Molte speranze sono state riposte nella firma dell’ultimo dei sei accordi per riportare la pace in Sud Sudan, siglato lo scorso 8 novembre ad Addis Abeba dal presidente Salva Kiir Mayardit e dall’ex vicepresidente, ora capo dell’opposizione armata, Rieck Machar Teny. Tanto che l’etiope Seyom Mesfin, capo dei negoziatori dell’Igad (Autorità intergovernativa per lo sviluppo), l’organizzazione regionale impegnata nel tentativo di trovare una soluzione alla crisi, è convinto che questa volta la tregua non sarà violata.
Una convinzione basata sul fatto che le conseguenze per ambo le parti sarebbero insostenibili, visto che in caso di ripresa delle ostilità sono previste dure sanzioni e “misure punitive” per i responsabili.

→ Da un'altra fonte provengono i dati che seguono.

This is an optimization exercise on Yosys and OpenROAD, whose aim is small area, a short achievable clock period and few clock cycles, not a production implementation.
The RTL was checked by simulation tests, not by an equivalence proof against the original design.
No activity file was given, so power comes from the tool's default toggle rates.

$ cat run.sh
#!/bin/bash
# synth_recipe.tcl (not shown) runs the flow's synth.tcl, then flattens the netlist and writes it again
# the make line also repeats each setting of config.mk as NAME=value (left out here)
make -C /OpenROAD-flow-scripts/flow DESIGN_CONFIG=/design/flow/config.mk WORK_HOME=/design/flow/orfs CLKGATE_MAP_FILE= SYNTH_SCRIPT=/design/flow/synth_recipe.tcl finish
$ cat config.mk
export PLATFORM = sky130hd
export DESIGN_NAME = mips_multicycle_core
export DESIGN_NICKNAME = mips_multicycle_core
export VERILOG_FILES = /design/flow/design.v
export SDC_FILE = /design/flow/constraint.sdc
export NUM_CORES = 4
export LEC_CHECK = 0
export CAP_MARGIN = 20
export CELL_PAD_IN_SITES_DETAIL_PLACEMENT = 1
export CELL_PAD_IN_SITES_GLOBAL_PLACEMENT = 2
export CORE_MARGIN = 2
export CORE_UTILIZATION = 30
export PLACE_DENSITY = 0.4
export SLEW_MARGIN = 20
$ cat constraint.sdc
create_clock -name core_clock -period 10.0 [get_ports {clk}]
set_input_delay 2.0000 -clock core_clock [delete_from_list [all_inputs] [get_ports {clk}]]
set_output_delay 2.0000 -clock core_clock [all_outputs]
set_load 0.01 [all_outputs]
$ cat design.v
module mips_multicycle_core #(
  parameter logic [31:0] RESET_PC        = 32'h0000_0000,
  parameter bit          HALT_ON_ILLEGAL = 1'b1
) (
  input  logic        clk,
  input  logic        reset_n,
  output logic        mem_req,
  output logic        mem_we,
  output logic [31:0] mem_addr,
  output logic [31:0] mem_wdata,
  input  logic [31:0] mem_rdata,
  input  logic        mem_ready,
  input  logic [4:0]  dbg_addr,
  output logic [31:0] dbg_data,
  output logic [31:0] pc_out,
  output logic [31:0] instr_out,
  output logic [3:0]  state_out,
  output logic        retire,
  output logic        halted
);
  typedef enum logic [3:0] {
    FETCH  = 4'd0,  DECODE = 4'd1,  EXEC   = 4'd2,  ALUWB  = 4'd3,
    MEMADR = 4'd4,  MEMRD  = 4'd5,  MEMWB  = 4'd6,  MEMWR  = 4'd7,
    BRANCH = 4'd8,  ADDIEX = 4'd9,  ADDIWB = 4'd10, JUMP   = 4'd11,
    HALT   = 4'd15
  } state_t;
  state_t state, state_nx, ill_nx;
  logic [31:0] pc, ir, a, b, alu_out, mdr, simm, alu_r, wd;
  logic [31:0] regs [32];
  logic [5:0] op, fn;
  logic [4:0] rs, rt, rd, wa;
  logic we, illegal_op, illegal_fn;
  assign op = ir[31:26];
  assign rs = ir[25:21];
  assign rt = ir[20:16];
  assign rd = ir[15:11];
  assign fn = ir[5:0];
  assign simm = {{16{ir[15]}}, ir[15:0]};
  assign illegal_op = !(op == 6'h00 || op == 6'h23 || op == 6'h2B || op == 6'h04 || op == 6'h08 || op == 6'h02);
  assign illegal_fn = !(fn == 6'h20 || fn == 6'h22 || fn == 6'h24 || fn == 6'h25 || fn == 6'h2A);
  assign ill_nx = HALT_ON_ILLEGAL ? HALT : FETCH;
  assign alu_r = fn == 6'h20 ? a + b :
                 fn == 6'h22 ? a - b :
                 fn == 6'h24 ? a & b :
                 fn == 6'h25 ? a | b :
                 {31'd0, $signed(a) < $signed(b)};
  always_comb begin
    state_nx = state;
    case (state)
      FETCH:   state_nx = mem_ready ? DECODE : FETCH;
      DECODE:  state_nx = op == 6'h00 ? EXEC :
                          (op == 6'h23 || op == 6'h2B) ? MEMADR :
                          op == 6'h04 ? BRANCH :
                          op == 6'h08 ? ADDIEX :
                          op == 6'h02 ? JUMP : ill_nx;
      EXEC:    state_nx = illegal_fn ? ill_nx : ALUWB;
      MEMADR:  state_nx = op == 6'h23 ? MEMRD : MEMWR;
      MEMRD:   state_nx = mem_ready ? MEMWB : MEMRD;
      MEMWR:   state_nx = mem_ready ? FETCH : MEMWR;
      ADDIEX:  state_nx = ADDIWB;
      HALT:    state_nx = HALT;
      default: state_nx = FETCH;
    endcase
  end
  assign we = state == ALUWB || state == MEMWB || state == ADDIWB;
  assign wa = state == ALUWB ? rd : rt;
  assign wd = state == MEMWB ? mdr : alu_out;
  assign mem_req   = reset_n && (state == FETCH || state == MEMRD || state == MEMWR);
  assign mem_we    = state == MEMWR;
  assign mem_addr  = state == FETCH ? pc : alu_out;
  assign mem_wdata = b;
  assign dbg_data  = regs[dbg_addr];
  assign pc_out    = pc;
  assign instr_out = ir;
  assign state_out = state;
  assign halted    = state == HALT;
  assign retire    = (state == ALUWB || state == MEMWB || state == BRANCH || state == ADDIWB || state == JUMP) ||
                     (state == MEMWR && mem_ready) ||
                     (!HALT_ON_ILLEGAL && ((state == DECODE && illegal_op) || (state == EXEC && illegal_fn)));
  always_ff @(posedge clk or negedge reset_n)
    if (!reset_n) begin
      state   <= FETCH;
      pc      <= RESET_PC;
      ir      <= '0;
      a       <= '0;
      b       <= '0;
      alu_out <= '0;
      mdr     <= '0;
      for (int i = 0; i < 32; i++) regs[i] <= '0;
    end else begin
      state <= state_nx;
      if (state == FETCH && mem_ready) begin
        ir <= mem_rdata;
        pc <= pc + 32'd4;
      end
      if (state == DECODE) begin
        a       <= regs[rs];
        b       <= regs[rt];
        alu_out <= pc + {simm[29:0], 2'b00};
      end
      if (state == EXEC) alu_out <= alu_r;
      if (state == MEMADR || state == ADDIEX) alu_out <= a + simm;
      if (state == MEMRD && mem_ready) mdr <= mem_rdata;
      if (state == BRANCH && a == b) pc <= alu_out;
      if (state == JUMP) pc <= {pc[31:28], ir[25:0], 2'b00};
      if (we && wa != 5'd0) regs[wa] <= wd;
    end
endmodule
==> run summary <==
==> per-stage QoR <==
stage	setup WS (ns)	area [um^2]	hold WS [ns]	power [mW]	util, %
floorplan	4.25	69500	0.474	13.5	-
global placement	2.11	76400	0.446	20.7	33.2
detailed placement	2.10	76500	0.436	20.8	33.3
CTS	2.09	81700	0.454	26.7	35.5
global route	1.96	81900	0.463	28.2	35.6
finish	1.82	82000	0.458	27.4	35.6
==> sequential cells by signal, summed over array words and instances (netlist names) <==
name / cells
b: 32
alu_out: 32
a: 32
mdr: 32
regs: 1024
state: 4
ir: 32
pc: 32
==> power groups by stage <==
stage | registers, mW | clock network, mW | logic (mW)
after global placement | 9.74 | 0 | 10.9
final | 9.80 | 5.86 | 11.7
after CTS | 9.58 | 5.95 | 11.2
after floorplan | 8.02 | 0 | 5.51
after global routing | 9.78 | 6.13 | 12.2
after detailed placement | 9.64 | 0 | 11.1
==> final cells by class <==
class	count	share of cell area, %
well taps	3026	4.62
flip-flops and latches	1220	37.2
repair buffers	515	5.69
multi-input cells	5727	45.5
diodes	47	0.143
inverters	119	0.545
clock buffers	215	5.34
clock inverters	64	0.969
==> routing by layer <==
layer / share of wire, % / global-route usage [%]
met1: 38 / 54.0
met5: 0.13 / 1.33
met2: 41 / 63.9
met3: 12 / 16.9
met4: 8.4 / 29.7
==> cells by family (layout without fill, tap and decap cells) <==
kind of cell | count (synthesis) | count (layout) | synth area share, %
adder cells (fa/ha/maj) | 162 | 162 | 2.96
XOR/XNOR | 91 | 91 | 1.15
multiplexers | 108 | 108 | 1.68
AND/OR/NAND/NOR | 2080 | 2080 | 13.0
flip-flops | 1220 | 1220 | 44.0
buffers and inverters | 862 | 913 | 4.73
other | 0 | 47 | 0
AO/OA/AOI/OAI | 3286 | 3286 | 32.5
==> cells in the final DEF (no fill, tap or decap), types with 32 or more instances in the layout <==
master	netlist	final
a21o_1	36	36
a21oi_1	326	326
a221oi_1	502	502
a22o_1	485	485
a22oi_1	501	501
buf_4	1	287
clkbuf_1	669	34
clkbuf_16	0	156
clkdlybuf4s50_1	0	206
clkinv_2	0	32
dfrtp_1	1220	1217
diode_2	0	47
ha_1	157	157
inv_1	119	119
mux2_2	70	70
nand2_1	1197	1168
nand3_1	145	145
nand4_1	208	208
nor2_1	339	238
nor2_4	0	98
nor3_1	39	37
o21ai_0	1101	1101
o32ai_1	65	40
xnor2_1	65	65
==> how the worst min path moves through the flow <==
stage / cells past startpoint / end / slack (ns)
after CTS: 0 / regs[0][4] / 0.45
final: 0 / regs[0][4] / 0.46
after detailed placement: 0 / regs[0][4] / 0.44
after global routing: 0 / regs[0][4] / 0.46
after global placement: 0 / regs[0][10] / 0.45
after floorplan: 1 / regs[0][15] / 0.47
==> impl_metrics.py <==
metrics = {
    "status": {
        "outcome": "no timing/DRC/antenna violations",
    },
    "setup_path": {
        "cp_num_buf_inv": 3,
        "end_kind": "primary output",
        "r2r_slack_ns": 5.00,
        "path_depth": 8,
        "cp_top_family": "buffers and inverters",
        "worstSetupPathType": "input port to primary output",
        "setup.worst_path.end": "dbg_data[30]",
        "max_stage_delay_ns": 1.02,
        "arrival_ns": 6.18,
        "cp_data_required_time_ns": 8.00,
        "rr_endpoint": "alu_out[0]",
        "crit_start": "dbg_addr[1]",
        "timing.critical_path.mode_cell": "clkdlybuf4s50_1",
        "reg2reg_depth": 13,
        "reg2reg_from": "a[0]",
        "start_kind": "input port",
        "worstPathCellList": "clkdlybuf4s50_1, or3b_2, nor2_4, buf_4, a221oi_1, nand4_1, o32a_1, clkdlybuf4s50_1",
        "cpMaxStageDelayCell": "nor2_4",
        "path_max_fanout": 17,
    },
    "power": {
        "p_per_area_nw_per_um2": 334,
        "internal_power_mw": 13.4,
        "leakage_nw": 33.5,
        "power.switching_mw": 14.0,
        "p_clk_share_pct": 21.4,
        "swShare_pct": 51.0,
        "p_seq_share_pct": 35.8,
        "ir_drop_mv": 0.151,
        "combinationalPowerShare_pct": 42.8,
    },
    "cells_and_area": {
        "instances_no_fill": 10900,
        "nets": 7939,
        "seqCellArea_um2": 30500,
        "fillCellCount": 25900,
        "areaGrowthSynthToFinish_pct": 18.1,
        "drive_above_1_share_pct": 11.0,
        "multi_input_area_um2": 37300,
    },
    "timing": {
        "slew_viol_final": 0,
        "final.setup.tns_ns": 0,
        "hold_viol_final": 0,
        "max_slew_margin_pct": 9.86,
        "tightest_slew_ns": 1.35,
        "fmax_ghz": 0.122,
        "setup_violations": 0,
        "period_minus_slack_ns": 8.18,
        "timing.final.crit_share_pct": 81.8,
        "rsz0062_at_grt": "no",
        "skew_ns": 0.0611,
    },
    "yosys": {
        "postSynthCellCount": 7809,
        "synth_ff_type": "dfrtp_1",
        "synth.most_common_cell": "dfrtp_1",
        "synth_edf_count": 0,
        "synthTopCellsByCount": "dfrtp_1 (1,220), nand2_1 (1,197), o21ai_0 (1,101), clkbuf_1 (669), a221oi_1 (502)",
        "async_flop_share_pct": 100,
        "synth.avg_cell_area_um2": 8.89,
        "netlist_area_um2": 69500,
        "synth_largest_area_cell": "dfrtp_1",
        "synth_top_cells_by_area": "dfrtp_1 (44%), o21ai_0 (7.9%), nand2_1 (6.5%), a221oi_1 (6.3%), a22o_1 (6.1%)",
        "synth_top_cell_area_share_pct": 44.0,
        "synth.distinct_cells": 85,
        "synthesis.nets": 8010,
        "seq_area_frac_synth_pct": 44.0,
        "ys_ff_latch": 1220,
        "yosys_warnings": 2,
    },
    "route": {
        "viasPerCell": 7.09,
        "wl_um": 533000,
        "wl_per_cell_um": 48.7,
        "vias": 77500,
        "drt-pass1-iter-count": 9,
        "first_iter_violations": 13000,
        "drtAntennaViolNets": 0,
        "drc": 0,
    },
    "clock_tree": {
        "cts_resized": 0,
        "clock_sinks": 1220,
        "ctsLongestPathBuffers": 3,
        "clkSlewWorstSetupHoldPaths_ns": 0.06,
        "clk_latency_ns": 0.90,
        "holdBufCountCts": 0,
        "post_cts_buffers": 0,
        "cts_buffers": 155,
        "cts_root_buffer": "clkbuf_16",
        "cts_tree": "built",
        "htreeDepth": 4,
    },
    "place": {
        "placed_cells": 10600,
        "routabilityCongestion": 0.992,
        "port_buffers": 207,
        "place_hpwl_um": 338000,
    },
    "grt": {
        "antenna_found_initial": 57,
        "grt_pass1_vias": 74500,
        "grt_pass1_wl_um": 708000,
        "grt_overflow": 0,
        "grt_max_degree": 141,
        "track_usage_pct": 44.1,
    },
    "min_path": {
        "hp-start": "regs[0][4]",
        "hp-class": "register to register",
    },
    "die": {
        "start_util_pct": 30.2,
        "rows": 176,
        "die_area_um2": 235000,
        "core-area_um2": 230000,
        "pin_count": 208,
        "fp.dieH_um": 485,
        "die_w_um": 485,
    },
    "job": {
        "max_cap_viol_count": 0,
    },
}
Testbench counts, summed over its fixed seeds: cycles 68,303.

-- afterwards: timing with drivers on the ports --
In the flow no input, the clock included, has a driving cell. The finished layout below was timed again as built, in two steps.
Step 1 assumes that a clkbuf_16 drives the clock port and a buf_2 every other input.
Step 2 times the ports against the registers' clock, not the clock port: input delays grow and output delays shrink by t, the midpoint of the rising clock arrivals with the driver on.
a / b / c = no drivers / after step 1 / after step 2; a / b = the first two.
t, ns: 0.955
slack for setup (ns): 1.817 / 1.686 / 1.686
worst setup path at the end: input to output
slew at the worst register clock pin (ns): 0.07 / 0.07
worst data-port slew with drivers (ns): 0.15
After both steps setup and hold are still met in this run. For this run, drivers alone change the setup slack by -0.131 ns; drivers and shift together by -0.131 ns.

Ma tutti i precedenti accordi di pace sono stati ripetutamente infranti sia dalle forze governative che dai ribelli e il rischio che anche quest’ultimo sia disatteso è sempre latente. Lo dimostra il fatto che già poche ore dopo la firma, dal Sud Sudan giungevano notizie di ripetuti attacchi in spregio al nuovo impegno di cessate il fuoco, mentre le ultime ostilità risalgono allo scorso 26 novembre, quando il gruppo ribelle guidato da Machar, ha accusato le truppe governative fedeli al presidente Kiir di aver sferrato un’offensiva contro le loro postazioni di Fangak, contea nello stato di Jonglei.
Stando ai fatti, la strada verso una soluzione della crisi sud sudanese sembra ancora coperta da ostacoli di diverso genere, ma forse la preoccupazione maggiore viene proprio dalle dichiarazioni del capo mediatore dell’Igad, che lasciano intendere come la tenuta dell’intesa sia dovuta più alla minaccia di gravi ripercussioni che ad una volontà genuina di porre fine agli scontri.
Gli ultimi mesi di guerra civile hanno infatti dimostrato quanta poca importanza entrambe le parti riservino ai trattati e anche alla stessa minaccia di sanzioni. E’ dunque da vedere se l’accordo raggiunto ad Addis Abeba sarà in grado di porre fine a un conflitto che ha già provocato decine di migliaia di vittime.